Tahun 1999, ia membeli rumah di Perumahan Pondok Ungu Bekasi Utara hasil dari
hasil penjualan kios di Mall Graha Cijantung karena ditawar orang dengan harga mahal. Di
tempat baru inilah, perjalanan bisnis Tri dimulai.
Saat itu, ia langsung membuka toko sembako. Menurutnya bisnis ini lumayan
menjanjikan karena ke depan, Perumahan Pondok Ungu tempatnya bermukim itu bakal
berkembang dan menjadi ramai.
Pada saat itu Pondok Ungu masih terbilang sepi. Demi meramaikan kawasan tempatnya
tinggal, ia kemudian membangun sebanyak 10 rumah kontrakan yang di pasarkan dengan
harga miring. Rumah kontrakan ini kebanyakan disewa oleh pedagang keliling, seperti penjual
bakso,dan gorengan.
Cerdas sekali Tri Sumono, selain mendapat hasil dari rumah kontrakan, para pedagang
itu juga meramaikan toko sembako miliknya. Melihat took sembako Tri mulai ramai, banyak
warga di luar tempat tinggalnya mulai mengenal tokonya.
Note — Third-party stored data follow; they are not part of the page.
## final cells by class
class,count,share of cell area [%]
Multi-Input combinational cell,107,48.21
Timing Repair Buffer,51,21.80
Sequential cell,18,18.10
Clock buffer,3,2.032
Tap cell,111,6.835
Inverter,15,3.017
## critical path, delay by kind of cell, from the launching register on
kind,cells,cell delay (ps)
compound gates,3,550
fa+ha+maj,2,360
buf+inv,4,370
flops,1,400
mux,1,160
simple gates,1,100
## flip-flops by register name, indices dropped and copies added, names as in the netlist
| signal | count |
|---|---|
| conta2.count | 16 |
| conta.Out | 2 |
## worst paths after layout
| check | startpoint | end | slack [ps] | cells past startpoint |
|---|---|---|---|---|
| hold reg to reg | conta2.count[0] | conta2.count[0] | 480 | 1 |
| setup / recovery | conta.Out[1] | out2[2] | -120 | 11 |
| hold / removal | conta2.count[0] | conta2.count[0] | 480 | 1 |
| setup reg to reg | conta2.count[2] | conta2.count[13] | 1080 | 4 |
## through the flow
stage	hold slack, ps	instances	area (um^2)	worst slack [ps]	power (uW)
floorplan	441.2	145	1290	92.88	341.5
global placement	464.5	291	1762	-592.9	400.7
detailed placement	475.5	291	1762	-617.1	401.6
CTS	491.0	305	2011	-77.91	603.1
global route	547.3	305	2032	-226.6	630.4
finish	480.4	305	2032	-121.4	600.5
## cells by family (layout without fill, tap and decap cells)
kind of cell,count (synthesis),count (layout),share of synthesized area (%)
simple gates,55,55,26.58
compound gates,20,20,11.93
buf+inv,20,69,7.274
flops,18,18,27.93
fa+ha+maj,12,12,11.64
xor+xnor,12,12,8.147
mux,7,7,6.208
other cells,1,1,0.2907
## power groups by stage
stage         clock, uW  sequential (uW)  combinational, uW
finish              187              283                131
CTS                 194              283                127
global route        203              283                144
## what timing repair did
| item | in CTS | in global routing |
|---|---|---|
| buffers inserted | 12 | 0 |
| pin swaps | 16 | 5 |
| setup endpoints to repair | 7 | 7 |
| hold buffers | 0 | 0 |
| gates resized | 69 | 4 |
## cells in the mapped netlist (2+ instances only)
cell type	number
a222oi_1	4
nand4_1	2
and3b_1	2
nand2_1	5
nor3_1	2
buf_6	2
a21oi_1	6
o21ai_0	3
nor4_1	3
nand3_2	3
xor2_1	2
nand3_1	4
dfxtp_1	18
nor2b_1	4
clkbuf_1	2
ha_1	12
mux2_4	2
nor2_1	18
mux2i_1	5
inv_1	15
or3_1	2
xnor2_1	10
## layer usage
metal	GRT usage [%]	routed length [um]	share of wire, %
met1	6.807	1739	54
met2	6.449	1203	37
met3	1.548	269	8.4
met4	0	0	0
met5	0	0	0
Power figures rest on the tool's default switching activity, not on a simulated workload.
## ./design.v

```verilog
`timescale 1ns / 1ps
module Gen_Posic_Random
   		   #(		parameter SEMILLA = 3,
								 MULTIPLICADOR = 4,
								 CONSTANTE_ADITIVA = 3,
								 DIVISOR = 9,
								 BITS_RESULTADO = 11
			  )(
					input wire clk,
					output wire [BITS_RESULTADO-1:0] resultado
				);
				reg [BITS_RESULTADO-1:0] xn1=SEMILLA;
				always @(posedge clk)
				begin
					xn1 = ((MULTIPLICADOR * xn1)+CONSTANTE_ADITIVA)%DIVISOR;
				end
				assign resultado = xn1;
endmodule
```
==> design.v <==
`timescale 1ns / 1ps
module ALU(ealuc,a,b,r);
    input [3:0] ealuc;
    input [31:0] a;
    input [31:0] b;
    output reg [31:0] r;
    always @(*) begin
        case(ealuc)
        0: r <= a+b;
        1: r <= a&b;
        2: r <= a^b;
        3: r <= b<<a;
        4: r <= a-b;
        5: r <= a|b;
        7: r <= b>>a;
        default r <= 0;
        endcase
    end
endmodule
`timescale 1ns / 1ps
module Datamem(we,a,di,do);
    input we;
    input [31:0] a;
    input [31:0] di;
    output reg [31:0] do;
    reg [7:0] dataM[255:0];
    always @(*) begin
    if(we) begin
    dataM[a] <= di;
    end
    do <= {dataM[a],dataM[a+1],dataM[a+2],dataM[a+3]};
    end
endmodule
`timescale 1ns / 1ps
module EXEMEM(clk,ewreg,em2reg,ewmem,etemp,r,eqb,mwreg,mm2reg,mwmem,mtemp,mr,mqb);
    input clk;
    input ewreg;
    input em2reg;
    input ewmem;
    input [4:0] etemp;
    input [31:0] r;
    input [31:0] eqb;
    output reg mwreg;
    output reg mm2reg;
    output reg mwmem;
    output reg [4:0] mtemp;
    output reg [31:0] mr;
    output reg [31:0] mqb;
    always @(posedge clk) begin
    mwreg <= ewreg;
    mm2reg <= em2reg;
    mwmem <= ewmem;
    mtemp <= etemp;
    mr <= r;
    mqb <= eqb;
    end
endmodule
`timescale 1ns / 1ps
module IDEXE(clk,wreg,m2reg,wmem,aluc,aluimm,qa,qb,SignExtend,
ewreg,em2reg,ewmem,ealuc,ealuimm,eqa,eqb,eSignExtend,temp,etemp);
    input clk;
    input wreg;
    input m2reg;
    input wmem;
    input [3:0] aluc;
    input aluimm;
    input [31:0] qa,qb,SignExtend;
    input [4:0] temp;
    output reg ewreg;
    output reg em2reg;
    output reg ewmem;
    output reg [3:0] ealuc;
    output reg ealuimm;
    output reg [31:0] eqa,eqb,eSignExtend;
    output reg [4:0] etemp;
    always @(posedge clk)
    begin
    ewreg <= wreg;
    em2reg <= m2reg;
    ewmem <= wmem;
    ealuc <= aluc;
    ealuimm <= aluimm;
    eqa <= qa;
    eqb <= qb;
    eSignExtend <= SignExtend;
    etemp <= temp;
    end
endmodule
`timescale 1ns / 1ps
module IFID(clk,value,op,func,rs,rt,rd,imm);
    input [31:0] value;
    input clk;
    output reg [5:0] op,func;
    output reg [4:0] rs,rt,rd;
    output reg [15:0] imm;
    always @(posedge clk)
    begin
    op <= value[31:26];
    rs <= value[25:21];
    rt <= value[20:16];
    rd <= value[15:11];
    func <= value[5:0];
    imm <= value[15:0];
    end
endmodule
`timescale 1ns / 1ps
module MEMWB(clk,mwreg,mm2reg,mtemp,mr,do,wwreg,wm2reg,wtemp,wr,wdo);
    input clk;
    input mwreg;
    input mm2reg;
    input [4:0] mtemp;
    input [31:0] mr;
    input [31:0] do;
    output reg wwreg;
    output reg wm2reg;
    output reg [4:0] wtemp;
    output reg [31:0] wr;
    output reg [31:0] wdo;
    always @(posedge clk) begin
    wwreg <= mwreg;
    wm2reg <= mm2reg;
    wtemp <= mtemp;
    wr <= mr;
    wdo <= do;
    end
endmodule
`timescale 1ns / 1ps
module Multi(wm2reg,wr,wdo,d);
    input wm2reg;
    input [31:0] wr;
    input [31:0] wdo;
    output reg [31:0] d;
    always @(*) begin
    if(wm2reg == 0)
    d <= wr;
    else
    d <= wdo;
    end
endmodule
==> /design/flow/run.sh <==
#!/bin/bash
# OpenROAD 26Q1-2900-gdf79404cd8, Yosys 0.63+post, stock flow scripts
make -C /OpenROAD-flow-scripts/flow DESIGN_CONFIG=/design/flow/config.mk WORK_HOME=/design/flow/orfs finish
==> /design/flow/config.mk <==
export PLATFORM = sky130hd
export DESIGN_NAME = combine_clocked
export DESIGN_NICKNAME = combine_clocked
export VERILOG_FILES = /design/flow/design.v
export SDC_FILE = /design/flow/constraint.sdc
export NUM_CORES = 4
export LEC_CHECK = 1
export CORE_UTILIZATION = 30
==> /design/flow/constraint.sdc <==
current_design combine_clocked

set clk_period 56.2
set clk_io_pct 0.2

create_clock -name clk0 -period $clk_period [get_ports {clk}]

set non_clock_inputs [all_inputs -no_clocks]
set_input_delay [expr $clk_period * $clk_io_pct] -clock clk0 $non_clock_inputs
set_output_delay [expr $clk_period * $clk_io_pct] -clock clk0 [all_outputs]
**design/flow/design.v**
```verilog
`timescale 1ns / 1ps
module combine
	#(parameter p = 22)(
    input wire signed [3+p-1:0] i_s_0, i_c_0, i_s_1, i_c_1, i_s_2, i_c_2, i_s_3, i_c_3,  
	output wire signed [3+p-1:0] o_r_enum_real, o_r_enum_imag, o_r_denum  
	);
    wire signed [25-1:0] c0, c1, c2, c3, c4, c5, c6, c7;
	wire signed [3+p-1:0] c0_p, c1_p, c2_p, c3_p, c4_p, c5_p, c6_p, c7_p;
	wire signed [2*3+2*p-1:0] m_12_r, m_22_r, m_12_i, m_22_i, r_enum_real, r_enum_imag, r_denum;  
	wire signed [3+p-1:0] m_12_r_pw, m_22_r_pw, m_12_i_pw, m_22_i_pw;
	assign c0 = 25'b111_0110101111101110000100;  
	assign c1 = 25'b000_0110010100001110111010;  
	assign c2 = 25'b000_1010000000010011001100;  
	assign c3 = 25'b000_0000100100100110101110;  
	assign c4 = 25'b000_0001011100101110100101;  
	assign c5 = 25'b111_0000100111111001001101;  
	assign c6 = 25'b001_0000100111111001001100;  
	assign c7 = 25'b000_0011110011010010010011;  
	assign c0_p = c0[25-1:(25-3)-p];
	assign c1_p = c1[25-1:(25-3)-p];
	assign c2_p = c2[25-1:(25-3)-p];
	assign c3_p = c3[25-1:(25-3)-p];
	assign c4_p = c4[25-1:(25-3)-p];
	assign c5_p = c5[25-1:(25-3)-p];
	assign c6_p = c6[25-1:(25-3)-p];
	assign c7_p = c7[25-1:(25-3)-p];
	wire signed [2*3+2*p-1:0] d0, d1, d2, d3;  
	wire signed [3+p-1:0] d0_pw, d1_pw, d2_pw, d3_pw;  
	assign d0 = i_s_1 * i_c_2;
	assign d1 = i_s_1 * i_s_2;
	assign d2 = c4_p * i_c_3;
	assign d3 = c4_p * i_s_3;
	assign d0_pw = d0[3+2*p:p];
	assign d1_pw = d1[3+2*p:p];
	assign d2_pw = d2[3+2*p:p];
	assign d3_pw = d3[3+2*p:p];
	assign m_12_r = c0_p * d1_pw;
	assign m_12_i = c1_p * i_s_0 + c2_p * d0_pw + c3_p * i_s_3;
	assign m_22_r = c5_p * (d2_pw - i_c_0);
	assign m_22_i = c6_p * (d3_pw + i_s_0) + c7_p * d0_pw;
	assign m_12_r_pw = m_12_r[3+2*p:p];
	assign m_22_r_pw = m_22_r[3+2*p:p];
	assign m_12_i_pw = m_12_i[3+2*p:p];
	assign m_22_i_pw = m_22_i[3+2*p:p];
	assign r_enum_real = m_12_r_pw * m_22_r_pw + m_12_i_pw * m_22_i_pw;
	assign r_enum_imag = m_22_r_pw * m_12_i_pw - m_22_i_pw * m_12_r_pw;
	assign r_denum = m_22_r_pw * m_22_r_pw + m_22_i_pw * m_22_i_pw;
	assign o_r_enum_real = r_enum_real[3+2*p:p];
	assign o_r_enum_imag = r_enum_imag[3+2*p:p];
	assign o_r_denum = r_denum[3+2*p:p];
endmodule
```
**design/flow/run.sh**
```bash
#!/bin/bash
# OpenROAD 26Q1-2900-gdf79404cd8, Yosys 0.63+post, stock flow scripts
make -C /OpenROAD-flow-scripts/flow DESIGN_CONFIG=/design/flow/config.mk WORK_HOME=/design/flow/orfs finish
```
**design/flow/config.mk**
```make
export PLATFORM = sky130hd
export DESIGN_NAME = combine
export DESIGN_NICKNAME = combine
export VERILOG_FILES = /design/flow/design.v
export SDC_FILE = /design/flow/constraint.sdc
export NUM_CORES = 4
export LEC_CHECK = 1
export CORE_UTILIZATION = 30
```
**design/flow/constraint.sdc**
```tcl
current_design combine

set clk_period 124.3
set clk_io_pct 0.2

create_clock -name clk0 -period $clk_period

set non_clock_inputs [all_inputs -no_clocks]
set_input_delay [expr $clk_period * $clk_io_pct] -clock clk0 $non_clock_inputs
set_output_delay [expr $clk_period * $clk_io_pct] -clock clk0 [all_outputs]
```
==> PnR_summary.wiki <==
== Metrics ==
{| class="wikitable"
! Metric !! Value
|-
| Result of the run || completed
|-
| Number of OpenROAD warnings || 207
|-
| Switching power || 2.108 W
|-
| Number of warnings reported in the yosys synthesis log || 0
|-
| Area delta synth->final || 7.608%
|-
| Number of placed cells counting well taps || 38030
|-
| Number of buffers added for setup after CTS || 0
|-
| Critical path required time || 99440 ps
|-
| Post-cts resize count || 0
|-
| Worst setup startpoint || i_s_3[1]
|-
| Global placement routability congestion || 1.007
|-
| Setup ws final || 41110 ps
|-
| Wire length per cell || 19.50 um
|-
| Tcrit/Tclk final || 66.93%
|-
| Critical hold path startpoint || i_c_0[20]
|-
| Hold Violations, Final || 0
|-
| Total Neg Setup Slack || 0 ps
|-
| Finish-stage setup viols || 0
|-
| Max Cap Viol || 0
|-
| Startpoint types || input port
|-
| Number of design rule violations left after detail routing || 0
|-
| Detailed placement HPWL || 633.3 mm
|-
| Starting DRT DRC Count || 6609
|-
| Footprint of the multi-input gates || 0.2217 mm^2
|-
| Most common cell on crit path || sky130_fd_sc_hd__fa_1
|-
| Largest cells by area || sky130_fd_sc_hd__fa_1, sky130_fd_sc_hd__ha_1, sky130_fd_sc_hd__inv_1, sky130_fd_sc_hd__nand2_1, sky130_fd_sc_hd__nor2_1
|-
| CTS Hold Buffers Added || 0
|-
| Final count of pins violating max slew || 0
|-
| Netlist area before placement || 0.2543 mm^2
|-
| Ratio of total power to cell area || 12720 mW/mm^2
|-
| Internal power summed over all cells || 1.372 W
|-
| Synth Seq Share || 0%
|-
| Core ar. || 0.8433 mm^2
|-
| First-pass DRT Iterations || 6
|-
| Synthesized area per cell || 9.466 um^2
|-
| Arrival time at the worst endpoint || 58330 ps
|-
| Overall fraction of global-route tracks in use || 19.34%
|-
| Horiz. Die Dim || 922.6 um
|-
| Least-Margin Pin Slew || 1110 ps
|-
| Height of the die || 922.6 um
|-
| Post-layout instance count excluding filler cells || 38109
|-
| Synthesized chip area reported by yosys || 0.2543 mm^2
|-
| Std cell rows || 337
|-
| Remaining global-route overflow || 0
|-
| Seq cells || 0
|-
| Final critical path time including I/O delays and setup || 83190 ps
|-
| Clock buffer instance count of the final layout || 0
|-
| Pre-CTS worst setup slack || 40980 ps
|-
| Max rail drop VDD || 15.48 mV
|-
| Via count || 172644
|-
| Worst rel slew slack || 25.55%
|-
| Yosys top cell by area || sky130_fd_sc_hd__fa_1
|-
| Unrepaired setup endpoints after global routing || no
|-
| Antenna viol nets, final || 0
|-
| Distinct cells, synth || 88
|-
| Share of layout cells above drive strength 1 || 3.349%
|-
| Worst hold path type || in -> out
|-
| Die area || 0.8512 mm^2
|-
| Number of global-route vias before repair || 193832
|-
| Fillers || 84999
|-
| Pin count of the biggest net entering global routing || 55
|-
| Number of I/O pins || 275
|-
| Yosys cell count || 26860
|-
| Initial Utilization || 30.15%
|-
| Port Buf Inserts || 250
|-
| Maximum frequency from static timing analysis || 12.02 MHz
|-
| Sequential cell area || 0 um^2
|-
| Largest fanout of any net on the critical path || 17
|-
| Critical path capture point || o_r_enum_imag[24]
|-
| Static Leakage || 143.0 nW
|-
| Initial antenna violation count || 85
|-
| Average via count per standard cell || 4.530
|-
| Nature of the critical path endpoint || primary output
|-
| Cells after Synth || 26860
|-
| Share of the synthesized area in the top cell type || 56.65%
|-
| Biggest cell delay along the critical path || 930 ps
|-
| Slowest CP cell || sky130_fd_sc_hd__clkdlybuf4s50_1
|-
| Final Routed Wirelength || 743.0 mm
|-
| Share of total power consumed by net switching || 60.58%
|-
| Type of the worst setup path || in -> out
|-
| Wire length of the first global-routing pass || 1171 mm
|}
Yosys cell counts (18+ instances only):
master	n
sky130_fd_sc_hd__and3_1	48
sky130_fd_sc_hd__a21oi_1	401
sky130_fd_sc_hd__nand4_1	48
sky130_fd_sc_hd__or2_2	35
sky130_fd_sc_hd__or3_1	23
sky130_fd_sc_hd__inv_1	8157
sky130_fd_sc_hd__and2_1	500
sky130_fd_sc_hd__o21bai_1	59
sky130_fd_sc_hd__a21o_1	227
sky130_fd_sc_hd__mux2i_1	18
sky130_fd_sc_hd__nor2_1	1611
sky130_fd_sc_hd__nand2b_1	122
sky130_fd_sc_hd__buf_1	78
sky130_fd_sc_hd__xor2_1	238
sky130_fd_sc_hd__clkbuf_1	791
sky130_fd_sc_hd__ha_1	2918
sky130_fd_sc_hd__o21ai_0	223
sky130_fd_sc_hd__o211ai_1	22
sky130_fd_sc_hd__nand2_1	2747
sky130_fd_sc_hd__nor3_1	108
sky130_fd_sc_hd__xnor2_1	586
sky130_fd_sc_hd__fa_1	7195
sky130_fd_sc_hd__a31o_2	19
sky130_fd_sc_hd__a31oi_1	42
sky130_fd_sc_hd__a211oi_1	34
sky130_fd_sc_hd__o21a_1	88
sky130_fd_sc_hd__nand3_1	95
sky130_fd_sc_hd__o31ai_1	23
sky130_fd_sc_hd__nor2b_1	104
cell usage in the layout (no fill, tap or decap), types with 32 or more instances in the layout:
cell type and instances:
sky130_fd_sc_hd__buf_4 614, sky130_fd_sc_hd__a21oi_1 399, sky130_fd_sc_hd__o21a_1 88, sky130_fd_sc_hd__a211oi_1 32, sky130_fd_sc_hd__and3_1 48, sky130_fd_sc_hd__nor2b_1 103, sky130_fd_sc_hd__a31oi_1 42, sky130_fd_sc_hd__nor2_1 1604
sky130_fd_sc_hd__xor2_1 194, sky130_fd_sc_hd__o21ai_0 223, sky130_fd_sc_hd__a21o_1 227, sky130_fd_sc_hd__xnor2_1 507, sky130_fd_sc_hd__ha_1 2918, sky130_fd_sc_hd__inv_1 8144, sky130_fd_sc_hd__diode_2 79, sky130_fd_sc_hd__or2_2 35
sky130_fd_sc_hd__xnor2_2 79, sky130_fd_sc_hd__clkdlybuf4s50_1 225, sky130_fd_sc_hd__nor3_1 107, sky130_fd_sc_hd__nand4_1 48, sky130_fd_sc_hd__nand2b_1 122, sky130_fd_sc_hd__fa_1 7195, sky130_fd_sc_hd__nand3_1 95, sky130_fd_sc_hd__o21bai_1 58
sky130_fd_sc_hd__and2_1 500, sky130_fd_sc_hd__nand2_1 2746
cells by family after synthesis:
| group | after synthesis | synth area share, % |
|---|---|---|
| buf+inv | 9061 | 13.38 |
| compound gates | 1322 | 3.390 |
| xor+xnor | 831 | 2.900 |
| fa+ha+maj | 10117 | 71.02 |
| mux | 27 | 0.1107 |
| simple gates | 5502 | 9.192 |
### flow/config.mk
export PLATFORM = sky130hd
export DESIGN_NAME = SHA256
export DESIGN_NICKNAME = SHA256
export VERILOG_FILES = /design/flow/design.v
export SDC_FILE = /design/flow/constraint.sdc
export NUM_CORES = 4
export LEC_CHECK = 1
export CORE_UTILIZATION = 40
### flow/constraint.sdc
current_design SHA256

set clk_period 35.2
set clk_io_pct 0.2

create_clock -name clk0 -period $clk_period [get_ports {clk}]

set non_clock_inputs [all_inputs -no_clocks]
set_input_delay [expr $clk_period * $clk_io_pct] -clock clk0 $non_clock_inputs
set_output_delay [expr $clk_period * $clk_io_pct] -clock clk0 [all_outputs]
### flow/design.v
module ror(out, in);
	parameter N = 1;
	input  [31:0] in;
	output [31:0] out;
	assign out = {in[N-1:0], in[31:N]};
endmodule
module shr(out, in);
	parameter N = 1;
	input  [31:0] in;
	output [31:0] out;
	assign out = (in >> N);
endmodule
module add2(out, a, b);
	input  [31:0] a, b;
	output [31:0] out;
	assign out = a + b;
endmodule
module add3(out, a, b, c);
	input  [31:0] a, b, c;
	output [31:0] out;
	assign out = a + b + c;
endmodule
module add4(out, a, b, c, d);
	input  [31:0] a, b, c, d;
	output [31:0] out;
	assign out = a + b + c + d;
endmodule
module add5(out, a, b, c, d, e);
	input  [31:0] a, b, c, d, e;
	output [31:0] out;
	assign out = a + b + c + d + e;
endmodule
module choice(out, a, b, c);
	input  [31:0] a, b, c;
	output [31:0] out;
	assign out = (a & b) | (~a & c);
endmodule
module majority(out, a, b, c);
	input  [31:0] a, b, c;
	output [31:0] out;
	assign out = (a & b) | (a & c) | (b & c);
endmodule
module usigma0(out, in);
	input  [31:0] in;
	output [31:0] out;
	wire [31:0] net [2:0];	 
	ror #(2)  u0(net[0], in);
	ror #(13) u1(net[1], in);
	ror #(22) u2(net[2], in);
	assign out = net[0] ^ net[1] ^ net[2];
endmodule
module usigma1(out, in);
	input  [31:0] in;
	output [31:0] out;
	wire [31:0] net [2:0];	 
	ror #(6)  u0(net[0], in);
	ror #(11) u1(net[1], in);
	ror #(25) u2(net[2], in);
	assign out = net[0] ^ net[1] ^ net[2];
endmodule
module lsigma0(out, in);
	input  [31:0] in;
	output [31:0] out;
	wire [31:0] net [2:0];	 
	shr #(3)  u0(net[0], in);
	ror #(7)  u1(net[1], in);
	ror #(18) u2(net[2], in);
	assign out = net[0] ^ net[1] ^ net[2];
endmodule
module lsigma1(out, in);
	input  [31:0] in;
	output [31:0] out;
	wire [31:0] net [2:0];	 
	shr #(10) u0(net[0], in);
	ror #(17) u1(net[1], in);
	ror #(19) u2(net[2], in);
	assign out = net[0] ^ net[1] ^ net[2];
endmodule
module wvar(H_out, X_out, in, H0, clk, rst_n, soc, eoc);
	input  clk, rst_n, soc, eoc;
	input  [31:0] in, H0;
	output [31:0] H_out, X_out;
	reg  [31:0] A, A0;
	wire [31:0] dA, dA0, add_out;
	always @(posedge clk) begin
		A  <= dA;
		A0 <= dA0;
	end
	add2 u0(add_out, A, A0);
	assign dA0 = (~rst_n) ? H0 : (soc) ? add_out : A0;
	assign dA  = (~rst_n) ? 32'd 0 : (soc) ? add_out : (eoc) ? A : in;
	assign X_out = A;
	assign H_out = add_out;
endmodule
module counter(addr, eoc, clk, soc_n, rd);
	input  clk, soc_n, rd;
	output eoc;
	output [5:0] addr;
	reg  Q0, Q1, Q2, Q3, Q4, Q5, Q6;
	wire dQ0, dQ1, dQ2, dQ3, dQ4, dQ5, dQ6;
	wire wQ0, wQ1, wQ2, wQ3, wQ4, wQ5, wQ6, eoc_n;
	always @(posedge clk) begin
		Q0 <= dQ0;
		Q1 <= dQ1;
		Q2 <= dQ2;
		Q3 <= dQ3;
		Q4 <= dQ4;
		Q5 <= dQ5;
		Q6 <= dQ6;
	end
	assign eoc_n = ~Q6;
	assign wQ0 = eoc_n | rd; 
	assign dQ0 = (wQ0 ^ Q0) & soc_n;
	assign wQ1 = wQ0 & Q0;
	assign dQ1 = (wQ1 ^ Q1) & soc_n;
	assign wQ2 = wQ1 & Q1;
	assign dQ2 = (wQ2 ^ Q2) & soc_n;
	assign wQ3 = wQ2 & Q2 & eoc_n;
	assign dQ3 = (wQ3 ^ Q3) & soc_n;
	assign wQ4 = wQ3 & Q3;
	assign dQ4 = (wQ4 ^ Q4) & soc_n;
	assign wQ5 = wQ4 & Q4;
	assign dQ5 = (wQ5 ^ Q5) & soc_n;
	assign wQ6 = wQ5 & Q5;
	assign dQ6 = (wQ6 ^ Q6) & soc_n;
	assign eoc  = Q6;
	assign addr = {Q5, Q4, Q3, Q2, Q1, Q0};
endmodule
module constants(out, addr);
	input  [5:0]  addr;
	output [31:0] out;
	reg [31:0] cnst;
	always @* begin
		case(addr)
			00 : cnst = 32'h 428a2f98;
			01 : cnst = 32'h 71374491;
			02 : cnst = 32'h b5c0fbcf;
			03 : cnst = 32'h e9b5dba5;
			04 : cnst = 32'h 3956c25b;
			05 : cnst = 32'h 59f111f1;
			06 : cnst = 32'h 923f82a4;
			07 : cnst = 32'h ab1c5ed5;
			08 : cnst = 32'h d807aa98;
			09 : cnst = 32'h 12835b01;
			10 : cnst = 32'h 243185be;
			11 : cnst = 32'h 550c7dc3;
			12 : cnst = 32'h 72be5d74;
			13 : cnst = 32'h 80deb1fe;
			14 : cnst = 32'h 9bdc06a7;
			15 : cnst = 32'h c19bf174;
			16 : cnst = 32'h e49b69c1;
			17 : cnst = 32'h efbe4786;
			18 : cnst = 32'h 0fc19dc6;
			19 : cnst = 32'h 240ca1cc;
			20 : cnst = 32'h 2de92c6f;
			21 : cnst = 32'h 4a7484aa;
			22 : cnst = 32'h 5cb0a9dc;
			23 : cnst = 32'h 76f988da;
			24 : cnst = 32'h 983e5152;
			25 : cnst = 32'h a831c66d;
			26 : cnst = 32'h b00327c8;
			27 : cnst = 32'h bf597fc7;
			28 : cnst = 32'h c6e00bf3;
			29 : cnst = 32'h d5a79147;
			30 : cnst = 32'h 06ca6351;
			31 : cnst = 32'h 14292967;
			32 : cnst = 32'h 27b70a85;
			33 : cnst = 32'h 2e1b2138;
			34 : cnst = 32'h 4d2c6dfc;
			35 : cnst = 32'h 53380d13;
			36 : cnst = 32'h 650a7354;
			37 : cnst = 32'h 766a0abb;
			38 : cnst = 32'h 81c2c92e;
			39 : cnst = 32'h 92722c85;
			40 : cnst = 32'h a2bfe8a1;
			41 : cnst = 32'h a81a664b;
			42 : cnst = 32'h c24b8b70;
			43 : cnst = 32'h c76c51a3;
			44 : cnst = 32'h d192e819;
			45 : cnst = 32'h d6990624;
			46 : cnst = 32'h f40e3585;
			47 : cnst = 32'h 106aa070;
			48 : cnst = 32'h 19a4c116;
			49 : cnst = 32'h 1e376c08;
			50 : cnst = 32'h 2748774c;
			51 : cnst = 32'h 34b0bcb5;
			52 : cnst = 32'h 391c0cb3;
			53 : cnst = 32'h 4ed8aa4a;
			54 : cnst = 32'h 5b9cca4f;
			55 : cnst = 32'h 682e6ff3;
			56 : cnst = 32'h 748f82ee;
			57 : cnst = 32'h 78a5636f;
			58 : cnst = 32'h 84c87814;
			59 : cnst = 32'h 8cc70208;
			60 : cnst = 32'h 90befffa;
			61 : cnst = 32'h a4506ceb;
			62 : cnst = 32'h bef9a3f7;
			63 : cnst = 32'h c67178f2;
		endcase
	end
	assign out = cnst;
endmodule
Seiring waktu berjalan, naluri usahanya semakin menjadi. Pada tahun 2006, Tri mulai
tertarik dengan bisnis pembuatan sari kelapa. Dari beberapa kabar yang diperolehnya
diketahui bahwa untuk membuat sari kelapa adalah proses dari fermentasi air kelapa murni
dengan bantuan bakteri Acetobacter xylium.
Tapi Tri tidak patah semangat, ia terus belajar bagaimana untuk menghasilkan sari
kelapa yang baik dan berkualitas standar yang ditetapkan perusahaan. Seorang dosen di IPB
ditemuinya dengan maksud untuk belajar fermentasi. Sang dosen awalnya enggan mengajari
mengingat Tri yang hanya lulusan SMA pasti akan kesulitan menerima penjelasannya.
Keseriusan Tri untuk belajar dan kecerdikannya merayu, Pak dosen pun akhirnya mau
mengajarinya selama dua bulan. Setelah banyak mengantongi ilmu, Tri pun memulai kembali
produksi sari kelapanya.
Setelah produk sari kelapanya lumayan memuaskan, ia langsung memproduksi 10.000
nampan dan bisa lolos ke perusahaan. Produksi pertamanya ini senilai Rp 70 juta. Sekarang
terbalik, beberapa perusahaan antri mengambil olahan sari kelapanya. Nah sejak saat itulah
perjalanan bisnis Tri Sumono terus maju dan berkembang.